Each time a primorial length pattern is reiterated it is also important to note what happens to each repeating gap (for instance 29, 59, 89, 119, 149, 179, 209). Within the prime pattern, the next prime p in the sieve will only remove 1/p of each particular gap (above you can see that 7 sieves out 119 from this particular set of gaps).

The overall pattern of gaps sieved out by the next prime is also symmetrical. Each pattern is symmetrical around a multiple of the previous primorial (so at the stage 7 is added, the symmetry is around multiples of 30, when 11 is added, the symmetry is around multiples of 210 etc). So numbers sieved in the first half of each iteration of the pattern are also sieved in a mirror pattern in the second half.

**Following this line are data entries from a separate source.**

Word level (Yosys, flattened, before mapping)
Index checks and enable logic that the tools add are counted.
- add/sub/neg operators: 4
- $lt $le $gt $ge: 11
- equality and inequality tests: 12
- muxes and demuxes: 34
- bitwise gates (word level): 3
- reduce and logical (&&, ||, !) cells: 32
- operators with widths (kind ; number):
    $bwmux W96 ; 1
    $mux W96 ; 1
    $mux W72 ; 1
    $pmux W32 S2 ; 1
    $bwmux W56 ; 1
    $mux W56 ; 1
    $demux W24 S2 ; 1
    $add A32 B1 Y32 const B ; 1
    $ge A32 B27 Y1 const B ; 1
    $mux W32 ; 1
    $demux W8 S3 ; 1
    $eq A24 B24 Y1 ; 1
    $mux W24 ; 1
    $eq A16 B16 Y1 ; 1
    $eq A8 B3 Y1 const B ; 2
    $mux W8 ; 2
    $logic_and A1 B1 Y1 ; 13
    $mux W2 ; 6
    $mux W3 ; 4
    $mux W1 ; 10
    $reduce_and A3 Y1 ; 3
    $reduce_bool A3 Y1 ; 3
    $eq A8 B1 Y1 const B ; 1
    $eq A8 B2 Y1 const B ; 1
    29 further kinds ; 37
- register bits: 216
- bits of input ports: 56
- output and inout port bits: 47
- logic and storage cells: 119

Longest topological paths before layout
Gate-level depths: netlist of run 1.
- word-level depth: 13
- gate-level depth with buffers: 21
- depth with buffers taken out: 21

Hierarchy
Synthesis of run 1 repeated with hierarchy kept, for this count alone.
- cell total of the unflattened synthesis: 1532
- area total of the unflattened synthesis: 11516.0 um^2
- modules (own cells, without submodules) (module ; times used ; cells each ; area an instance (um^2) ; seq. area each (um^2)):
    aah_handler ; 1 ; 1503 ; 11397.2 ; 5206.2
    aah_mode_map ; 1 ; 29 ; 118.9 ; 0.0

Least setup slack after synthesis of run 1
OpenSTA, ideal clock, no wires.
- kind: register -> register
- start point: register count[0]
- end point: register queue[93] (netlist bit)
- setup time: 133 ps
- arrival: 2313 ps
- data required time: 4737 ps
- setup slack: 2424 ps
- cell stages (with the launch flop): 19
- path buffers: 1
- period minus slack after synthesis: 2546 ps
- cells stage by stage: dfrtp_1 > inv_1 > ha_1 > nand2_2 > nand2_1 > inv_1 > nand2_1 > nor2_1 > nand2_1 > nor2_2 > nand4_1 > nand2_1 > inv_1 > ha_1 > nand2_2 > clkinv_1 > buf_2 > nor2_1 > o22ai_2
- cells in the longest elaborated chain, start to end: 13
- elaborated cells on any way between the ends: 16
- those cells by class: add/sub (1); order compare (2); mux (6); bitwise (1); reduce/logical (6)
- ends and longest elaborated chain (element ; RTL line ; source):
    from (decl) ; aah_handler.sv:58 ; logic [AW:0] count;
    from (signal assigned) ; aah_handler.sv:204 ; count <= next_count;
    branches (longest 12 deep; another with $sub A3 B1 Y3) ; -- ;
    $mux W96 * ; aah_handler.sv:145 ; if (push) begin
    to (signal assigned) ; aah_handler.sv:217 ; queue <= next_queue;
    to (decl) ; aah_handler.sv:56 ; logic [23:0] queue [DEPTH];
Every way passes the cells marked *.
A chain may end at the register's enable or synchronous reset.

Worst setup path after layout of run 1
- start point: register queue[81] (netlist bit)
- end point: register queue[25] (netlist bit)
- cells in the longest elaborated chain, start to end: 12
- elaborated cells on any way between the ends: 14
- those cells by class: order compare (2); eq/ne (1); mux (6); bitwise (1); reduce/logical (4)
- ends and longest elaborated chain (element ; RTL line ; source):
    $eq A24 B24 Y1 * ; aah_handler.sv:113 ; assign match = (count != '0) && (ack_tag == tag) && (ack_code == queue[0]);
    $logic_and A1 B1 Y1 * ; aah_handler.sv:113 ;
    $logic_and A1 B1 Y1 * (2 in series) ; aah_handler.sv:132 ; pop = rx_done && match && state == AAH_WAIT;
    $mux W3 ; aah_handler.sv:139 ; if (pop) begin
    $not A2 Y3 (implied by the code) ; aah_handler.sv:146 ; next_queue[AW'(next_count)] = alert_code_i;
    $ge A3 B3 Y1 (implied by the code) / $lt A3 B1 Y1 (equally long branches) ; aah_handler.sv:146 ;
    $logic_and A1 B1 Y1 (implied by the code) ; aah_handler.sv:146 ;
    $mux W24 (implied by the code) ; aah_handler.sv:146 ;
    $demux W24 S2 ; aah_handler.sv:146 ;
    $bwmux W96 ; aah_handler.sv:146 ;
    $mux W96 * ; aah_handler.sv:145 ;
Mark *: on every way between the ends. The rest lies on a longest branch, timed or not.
==> src/plic_mdio.sv <==
`timescale 1ns/10ps
`include "plic_consts.svh"
module plic_mdio #(
  parameter logic [4:0] PHY_ADDR = `PLIC_PHY_ADDR_DEF
) (
  input wire logic mclk_i, // system clock
  input wire logic srst_i, // sync reset
  input wire logic mdc_i, // management clock pin
  input wire logic mdio_i, // management data pin in
  output logic mdio_o, // management data pin out
  output logic mdio_oe_n_o, // low while driving
  plic_reg_if.master bus // register access
);
  logic [2:0] mdc_s_q;
  logic [1:0] dio_s_q;
  plic_pkg::plic_mdio_state_type st_q;
  logic [5:0] cnt_q;
  logic [15:0] sh_q;
  logic is_rd_q;
  logic [4:0] addr_q;
  logic mdc_rise, bit_in, hdr_done, hdr_ok;
  logic [12:0] hdr;

  ////////////////////////////////////////////////////////////////////
  // pin synchronisers; data takes the second stage, the clock edge detect compares the second and third
  always_ff @(posedge mclk_i) begin
    if (srst_i) begin
      mdc_s_q <= 3'h0;
      dio_s_q <= 2'h3;
    end else begin
      mdc_s_q <= {mdc_s_q[1:0], mdc_i};
      dio_s_q <= {dio_s_q[0], mdio_i};
    end
  end

  assign mdc_rise = mdc_s_q[1] & ~mdc_s_q[2];
  assign bit_in = dio_s_q[1];
  assign hdr = {sh_q[11:0], bit_in};
  assign hdr_done = mdc_rise && (st_q == plic_pkg::MDIO_HEADER) && (cnt_q == `PLIC_MDIO_HDR_LAST);
  assign hdr_ok = hdr[12] && (hdr[9:5] == PHY_ADDR);

  // strobes are single system cycles; read data is captured in the same cycle
  assign bus.rd = hdr_done && hdr_ok && (hdr[11:10] == `PLIC_MDIO_OP_READ);
  assign bus.wr = mdc_rise && (st_q == plic_pkg::MDIO_WDATA) && (cnt_q == `PLIC_MDIO_DATA_LAST);
  assign bus.addr = (st_q == plic_pkg::MDIO_HEADER) ? hdr[4:0] : addr_q;
  assign bus.wdata = {sh_q[14:0], bit_in};

  ////////////////////////////////////////////////////////////////////
  // frame walker, advanced on each rising management clock
  always_ff @(posedge mclk_i) begin
    if (srst_i) begin
      st_q <= plic_pkg::MDIO_PREAMBLE;
      cnt_q <= 6'h00;
      sh_q <= 16'h0000;
      is_rd_q <= 1'b0;
      addr_q <= 5'h00;
      mdio_o <= 1'b1;
      mdio_oe_n_o <= 1'b1;
    end else if (mdc_rise) begin
      unique case (st_q)
        plic_pkg::MDIO_PREAMBLE: begin
          if (bit_in) begin
            if (cnt_q != `PLIC_MDIO_PRE_BITS) cnt_q <= cnt_q + 6'h01;
          end else if (cnt_q == `PLIC_MDIO_PRE_BITS) begin
            st_q <= plic_pkg::MDIO_HEADER;
            cnt_q <= 6'h00;
          end else begin
            cnt_q <= 6'h00;
          end
        end
        plic_pkg::MDIO_HEADER: begin
          sh_q <= {sh_q[14:0], bit_in};
          cnt_q <= cnt_q + 6'h01;
          if (hdr_done) begin
            cnt_q <= 6'h00;
            addr_q <= hdr[4:0];
            is_rd_q <= bus.rd;
            sh_q <= bus.rdata;
            // other addresses and bad opcodes wait for the next preamble
            if (bus.rd || (hdr_ok && hdr[11:10] == `PLIC_MDIO_OP_WRITE)) begin
              st_q <= plic_pkg::MDIO_TURN;
            end else begin
              st_q <= plic_pkg::MDIO_PREAMBLE;
            end
          end
        end
        plic_pkg::MDIO_TURN: begin
          cnt_q <= cnt_q + 6'h01;
          if (cnt_q == 6'h00) begin
            // first turnaround bit: on a read take the line, drive zero
            mdio_o <= 1'b0;
            mdio_oe_n_o <= ~is_rd_q;
          end else begin
            cnt_q <= 6'h00;
            st_q <= is_rd_q ? plic_pkg::MDIO_RDATA : plic_pkg::MDIO_WDATA;
            mdio_o <= is_rd_q ? sh_q[15] : 1'b1;
            if (is_rd_q) sh_q <= {sh_q[14:0], 1'b0};
          end
        end
        plic_pkg::MDIO_WDATA: begin
          sh_q <= {sh_q[14:0], bit_in};
          cnt_q <= cnt_q + 6'h01;
          if (cnt_q == `PLIC_MDIO_DATA_LAST) begin
            st_q <= plic_pkg::MDIO_PREAMBLE;
            cnt_q <= 6'h00;
          end
        end
        plic_pkg::MDIO_RDATA: begin
          cnt_q <= cnt_q + 6'h01;
          mdio_o <= sh_q[15];
          sh_q <= {sh_q[14:0], 1'b0};
          if (cnt_q == `PLIC_MDIO_DATA_LAST) begin
            st_q <= plic_pkg::MDIO_PREAMBLE;
            cnt_q <= 6'h00;
            mdio_o <= 1'b1;
            mdio_oe_n_o <= 1'b1;
          end
        end
        default: st_q <= plic_pkg::MDIO_PREAMBLE;
      endcase
    end
  end
endmodule // plic_mdio
## src/rtl/trig_pkg.sv

```systemverilog
// Package for the measurement trigger control block.
// Assumes a single 100 MHz clock domain and an Avalon-MM register slave.
package trig_pkg;
    localparam int CLK_MHZ = 100;
    localparam int TRIG_DELAY_US = 25;
    localparam int LOW_MIN_US = 25;
    // Longest time rounds down, least time rounds up
    localparam int TRIG_DELAY_CYC = (TRIG_DELAY_US * CLK_MHZ) - 1;
    localparam int LOW_MIN_CYC = LOW_MIN_US * CLK_MHZ;
    localparam logic [15:0] MIN_STEP = 16'h0003;

    // Register byte addresses (word aligned)
    localparam logic [7:0] ADDR_CTRL = 8'h00;
    localparam logic [7:0] ADDR_INTERVAL = 8'h04;
    localparam logic [7:0] ADDR_STEP = 8'h08;
    localparam logic [7:0] ADDR_STATUS = 8'h0c;
    localparam logic [7:0] ADDR_RESULT = 8'h10;
    localparam logic [7:0] ADDR_ENC_POS = 8'h14;
    localparam logic [7:0] ADDR_SEL = 8'h18;
    localparam logic [7:0] ADDR_ARG = 8'h1c;
    localparam logic [7:0] ADDR_PSTAT = 8'h20;
    localparam logic [7:0] ADDR_RET_ARG = 8'h24;

    // Control register fields
    localparam int CTRL_MODE_LSB = 0;
    localparam int CTRL_LASER_ON = 2;
    localparam int CTRL_SW_TRIG = 3;
    localparam int CTRL_LOAD_REQ = 4;

    // Parameterization status bits
    localparam int PSTAT_DONE = 0;
    localparam int PSTAT_ERROR = 2;

    localparam logic [15:0] ERR_BLOCKED = 16'h0001;
    localparam logic [15:0] ERR_BAD_SETUP = 16'h0002;
    localparam logic [15:0] ERR_BAD_SELECTOR = 16'h0003;
    localparam logic [15:0] SETUP_COUNT = 16'h0004;

    localparam logic [31:0] RESET_INTERVAL = 32'h000003e8;
    localparam logic [15:0] RESET_STEP = 16'h0003;

    typedef enum logic [1:0] {
        MODE_SINGLE = 2'b00,
        MODE_CONTINUOUS = 2'b01,
        MODE_INTERVAL = 2'b10,
        MODE_ENCODER = 2'b11
    } trig_mode_t;

    typedef enum logic [1:0] {
        ST_HOLD = 2'b00,
        ST_DELAY = 2'b01,
        ST_MEASURE = 2'b10
    } meas_state_t;
endpackage

```

## src/rtl/measurement_trigger_control.sv

```systemverilog
// Measurement trigger control: trigger input, field-bus trigger, encoder
// pacing and setup-load handshake, with an Avalon-MM register slave.
// Assumes the measuring engine answers meas_start with one meas_done pulse.
`timescale 1ns/1ns

module measurement_trigger_control
    import trig_pkg::*;
(
    input wire logic mclk, // 100 MHz clock
    input wire logic reset_n, // Synchronous reset, active low
    input wire logic [7:0] avs_address, // Byte address
    input wire logic avs_read, // Read request
    input wire logic avs_write, // Write request
    input wire logic [31:0] avs_writedata, // Write data
    input wire logic [3:0] avs_byteenable, // Byte enables
    output logic [31:0] avs_readdata, // Read data
    output logic avs_waitrequest, // Stall
    input wire logic trigger_in, // Trigger pin, from outside
    input wire logic encoder_channel_a, // Encoder channel A pin
    input wire logic encoder_channel_b, // Encoder channel B pin
    input wire logic encoder_reference, // Once-per-turn pulse, unused
    input wire logic config_locked, // Another session holds the setups
    output logic meas_start, // One-cycle start to measuring engine
    input wire logic meas_done, // One-cycle done from measuring engine
    input wire logic [31:0] meas_value, // Value with meas_done
    output logic [31:0] result_value, // Held measured value
    output logic outputs_frozen, // Output functions frozen
    output logic laser_reduced, // Laser at reduced power
    output logic [15:0] active_setup // Currently loaded setup index
);

    ////////////////////////////////////////////////////////////////////////
    // Input synchronisers
    logic [2:0] trig_sync;
    logic [2:0] enc_a_sync;
    logic [2:0] enc_b_sync;
    logic trig_level;
    logic enc_a_level;
    logic enc_b_level;

    always_ff @(posedge mclk) begin
        if (!reset_n) begin
            trig_sync <= 3'h0;
            enc_a_sync <= 3'h0;
            enc_b_sync <= 3'h0;
        end else begin
            trig_sync <= {trig_sync[1:0], trigger_in};
            enc_a_sync <= {enc_a_sync[1:0], encoder_channel_a};
            enc_b_sync <= {enc_b_sync[1:0], encoder_channel_b};
        end
    end

    // A level changes only when stages two and three agree
    always_ff @(posedge mclk) begin
        if (!reset_n) begin
            trig_level <= 1'b0;
            enc_a_level <= 1'b0;
            enc_b_level <= 1'b0;
        end else begin
            if (trig_sync[1] == trig_sync[2]) begin
                trig_level <= trig_sync[2];
            end
            if (enc_a_sync[1] == enc_a_sync[2]) begin
                enc_a_level <= enc_a_sync[2];
            end
            if (enc_b_sync[1] == enc_b_sync[2]) begin
                enc_b_level <= enc_b_sync[2];
            end
        end
    end

    wire trig_fall = trig_level && (trig_sync[1] == trig_sync[2]) && !trig_sync[2];

    ////////////////////////////////////////////////////////////////////////
    // Registers
    logic [1:0] mode;
    logic laser_on;
    logic [31:0] interval;
    logic [15:0] step_width;
    logic [15:0] selector;
    logic [15:0] argument;
    logic load_done;
    logic load_error;
    logic [15:0] ret_arg;
    logic trig_pend;
    logic [31:0] enc_pos;
    logic enc_dir;
    logic [15:0] step_cnt;
    logic [31:0] int_cnt;
    logic [12:0] low_cnt;
    meas_state_t state;
    logic [15:0] delay_cnt;

    wire trig_mode_t cur_mode = trig_mode_t'(mode);
    wire wr = avs_write;
    wire rd = avs_read;
    wire sel_ctrl = (avs_address == ADDR_CTRL);
    wire sel_int = (avs_address == ADDR_INTERVAL);
    wire sel_step = (avs_address == ADDR_STEP);
    wire sel_sel = (avs_address == ADDR_SEL);
    wire sel_arg = (avs_address == ADDR_ARG);
    wire sel_pstat = (avs_address == ADDR_PSTAT);
    wire wr_ctrl = wr && sel_ctrl && avs_byteenable[0];
    // Software trigger acts in single mode only; repeat modes pace themselves
    wire sw_trig = wr_ctrl && avs_writedata[CTRL_SW_TRIG];
    wire load_req = wr_ctrl && avs_writedata[CTRL_LOAD_REQ];
    wire step_ok = ({avs_writedata[15:8], avs_writedata[7:0]} >= MIN_STEP);
    wire is_load = (selector == 16'h0000);
    wire load_fail = config_locked || (argument >= SETUP_COUNT);
    wire load_ok = load_req && is_load && !load_fail;
    wire load_bad = load_req && !load_ok;

    // Slave answers in the request cycle; no wait states
    assign avs_waitrequest = 1'b0;

    always_ff @(posedge mclk) begin
        if (!reset_n) begin
            mode <= MODE_SINGLE;
            laser_on <= 1'b0;
            interval <= RESET_INTERVAL;
            step_width <= RESET_STEP;
            selector <= 16'h0000;
            argument <= 16'h0000;
        end else begin
            if (wr_ctrl) begin
                mode <= avs_writedata[CTRL_MODE_LSB +: 2];
                laser_on <= avs_writedata[CTRL_LASER_ON];
            end
            if (wr && sel_int) begin
                interval <= avs_writedata;
            end
            if (wr && sel_step && step_ok) begin
                step_width <= avs_writedata[15:0];
            end
            if (wr && sel_sel) begin
                selector <= avs_writedata[15:0];
            end
            if (wr && sel_arg) begin
                argument <= avs_writedata[15:0];
            end
        end
    end

    // Setup load handshake; a fresh request clears the old flags
    always_ff @(posedge mclk) begin
        if (!reset_n) begin
            load_done <= 1'b0;
            load_error <= 1'b0;
            ret_arg <= 16'h0000;
            active_setup <= 16'h0000;
        end else if (load_req) begin
            load_done <= load_ok;
            load_error <= load_bad;
            if (load_ok) begin
                active_setup <= argument;
                ret_arg <= argument;
            end else if (!is_load) begin
                ret_arg <= ERR_BAD_SELECTOR;
            end else if (config_locked) begin
                ret_arg <= ERR_BLOCKED;
            end else begin
                ret_arg <= ERR_BAD_SETUP;
            end
        end else if (wr && sel_pstat) begin
            load_done <= 1'b0;
            load_error <= 1'b0;
        end
    end

    ////////////////////////////////////////////////////////////////////////
    // Encoder: quadrature decode, every edge counts unless A and B change in the same cycle
    logic enc_a_prev;
    logic enc_b_prev;
    wire a_edge = enc_a_level ^ enc_a_prev;
    wire b_edge = enc_b_level ^ enc_b_prev;
    // Forward when A leads B
    wire dir_fwd = a_edge ? (enc_a_level != enc_b_level) : (enc_a_level == enc_b_level);
    // Both channels count, so one encoder line gives four steps
    wire enc_step = a_edge ^ b_edge;
    // encoder_reference is never read: the reference pulse plays no part
    wire step_hit = enc_step && (step_cnt >= step_width - 16'h0001);

    always_ff @(posedge mclk) begin
        if (!reset_n) begin
            enc_a_prev <= 1'b0;
            enc_b_prev <= 1'b0;
            enc_pos <= 32'h00000000;
            enc_dir <= 1'b0;
            step_cnt <= 16'h0000;
        end else begin
            enc_a_prev <= enc_a_level;
            enc_b_prev <= enc_b_level;
            if (enc_step) begin
                enc_dir <= dir_fwd;
                enc_pos <= dir_fwd ? enc_pos + 32'h00000001 : enc_pos - 32'h00000001;
                step_cnt <= step_hit ? 16'h0000 : step_cnt + 16'h0001;
            end
        end
    end

    ////////////////////////////////////////////////////////////////////////
    // Trigger pending and pacing
    wire single = (cur_mode == MODE_SINGLE);
    wire paused = trig_level;
    wire int_hit = (int_cnt >= interval);
    wire low_ok = (low_cnt >= 13'(LOW_MIN_CYC));
    wire ext_evt = single && trig_fall && low_ok;
    wire rep_evt = !single && !paused && (
        (cur_mode == MODE_CONTINUOUS) ||
        (cur_mode == MODE_INTERVAL && int_hit) ||
        (cur_mode == MODE_ENCODER && step_hit));
    wire take = (state == ST_HOLD) && trig_pend && laser_on;

    always_ff @(posedge mclk) begin
        if (!reset_n) begin
            low_cnt <= 13'h0000;
            int_cnt <= 32'h00000000;
        end else begin
            // Low time is held while the pin is high and judged at the next fall;
            // clearing it on the rising side would refuse every pulse
            if (trig_fall) begin
                low_cnt <= 13'h0000;
            end else if (!trig_level && !low_ok) begin
                low_cnt <= low_cnt + 13'h0001;
            end
            int_cnt <= (int_hit || cur_mode != MODE_INTERVAL) ? 32'h00000000
                : int_cnt + 32'h00000001;
        end
    end

    // Set wins over the clear when both fall in one cycle
    always_ff @(posedge mclk) begin
        if (!reset_n) begin
            trig_pend <= 1'b0;
        end else if (ext_evt || (sw_trig && single) || rep_evt) begin
            trig_pend <= laser_on;
        end else if (take || !laser_on) begin
            trig_pend <= 1'b0;
        end
    end

    ////////////////////////////////////////////////////////////////////////
    // Measurement sequencer
    wire delay_end = (delay_cnt == 16'h0000);

    always_ff @(posedge mclk) begin
        if (!reset_n) begin
            state <= ST_HOLD;
            delay_cnt <= 16'h0000;
        end else begin
            case (state)
                ST_HOLD: begin
                    if (take) begin
                        state <= ST_DELAY;
                        delay_cnt <= 16'h0000;
                    end
                end
                ST_DELAY: begin
                    if (delay_end) begin
                        state <= ST_MEASURE;
                    end else begin
                        delay_cnt <= delay_cnt - 16'h0001;
                    end
                end
                ST_MEASURE: begin
                    if (meas_done) begin
                        state <= ST_HOLD;
                    end
                end
                default: begin
                    state <= ST_HOLD;
                end
            endcase
        end
    end

    // Start leaves within one cycle of the pending check, well under the limit
    assign meas_start = (state == ST_DELAY) && delay_end;
    assign laser_reduced = (state == ST_HOLD);

    always_ff @(posedge mclk) begin
        if (!reset_n) begin
            result_value <= 32'h00000000;
            outputs_frozen <= 1'b0;
        end else begin
            if (meas_done && state == ST_MEASURE) begin
                result_value <= meas_value;
            end
            if (single && trig_level) begin
                outputs_frozen <= 1'b1;
            end else if (meas_done && state == ST_MEASURE) begin
                outputs_frozen <= 1'b0;
            end
        end
    end

    ////////////////////////////////////////////////////////////////////////
    // Read mux
    // Unmapped addresses read as zero so software can probe the map safely
    wire [31:0] rd_ctrl = {27'h0000000, 1'b0, 1'b0, laser_on, mode};
    wire [31:0] rd_status = {27'h0000000, outputs_frozen, enc_dir, trig_pend, state};
    wire [31:0] rd_pstat = {29'h00000000, load_error, 1'b0, load_done};
    wire [31:0] rd_mux =
        sel_ctrl ? rd_ctrl :
        sel_int ? interval :
        sel_step ? {16'h0000, step_width} :
        (avs_address == ADDR_STATUS) ? rd_status :
        (avs_address == ADDR_RESULT) ? result_value :
        (avs_address == ADDR_ENC_POS) ? enc_pos :
        sel_sel ? {16'h0000, selector} :
        sel_arg ? {16'h0000, argument} :
        sel_pstat ? rd_pstat :
        (avs_address == ADDR_RET_ARG) ? {16'h0000, ret_arg} : 32'h00000000;

    // Read data is combinational so it stands at the zero-wait edge
    assign avs_readdata = rd ? rd_mux : 32'h00000000;

endmodule // measurement_trigger_control

```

My failed twin prime proof relied on showing that we get the same kind of symmetrical pattern of gaps in the layout of twin prime pairs, and that the next prime only removes 2/p of the pairs in each line of gaps. This is correct but it only proves that when we sieve with any finite set of primes, there is an infinite, repeating pattern of "numbers that are not multiples of those primes".

## Monday, 10 January 2011

### Fractal Patterns in N-Factor Numbers

This is irrelevant to twin primes but it is interesting to observe another way in which the distribution of primes creates a fractal pattern.

The pattern of primes eg 1 x 5, 1 x 7, 1 x 11 etc is also fractally replicated in n-factor numbers. For 2-factor numbers a new pattern (congruent to the overall pattern of primes) starts at each prime  eg 5 x 5, 5 x 7, 5 x 11…  7 x 5, 7 x 7, 7 x 11…. and so on. For 3-factor numbers we have a new repeat of the prime pattern starting from each 2-factor number and so on.

Each iteration of this pattern produces a set of numbers. A set of composite numbers with up to n factors where n is finite cannot define every possible composite number. So the pattern is replicated endlessly, in another fractal pattern, creating composites of n+1, n+2 etc factors.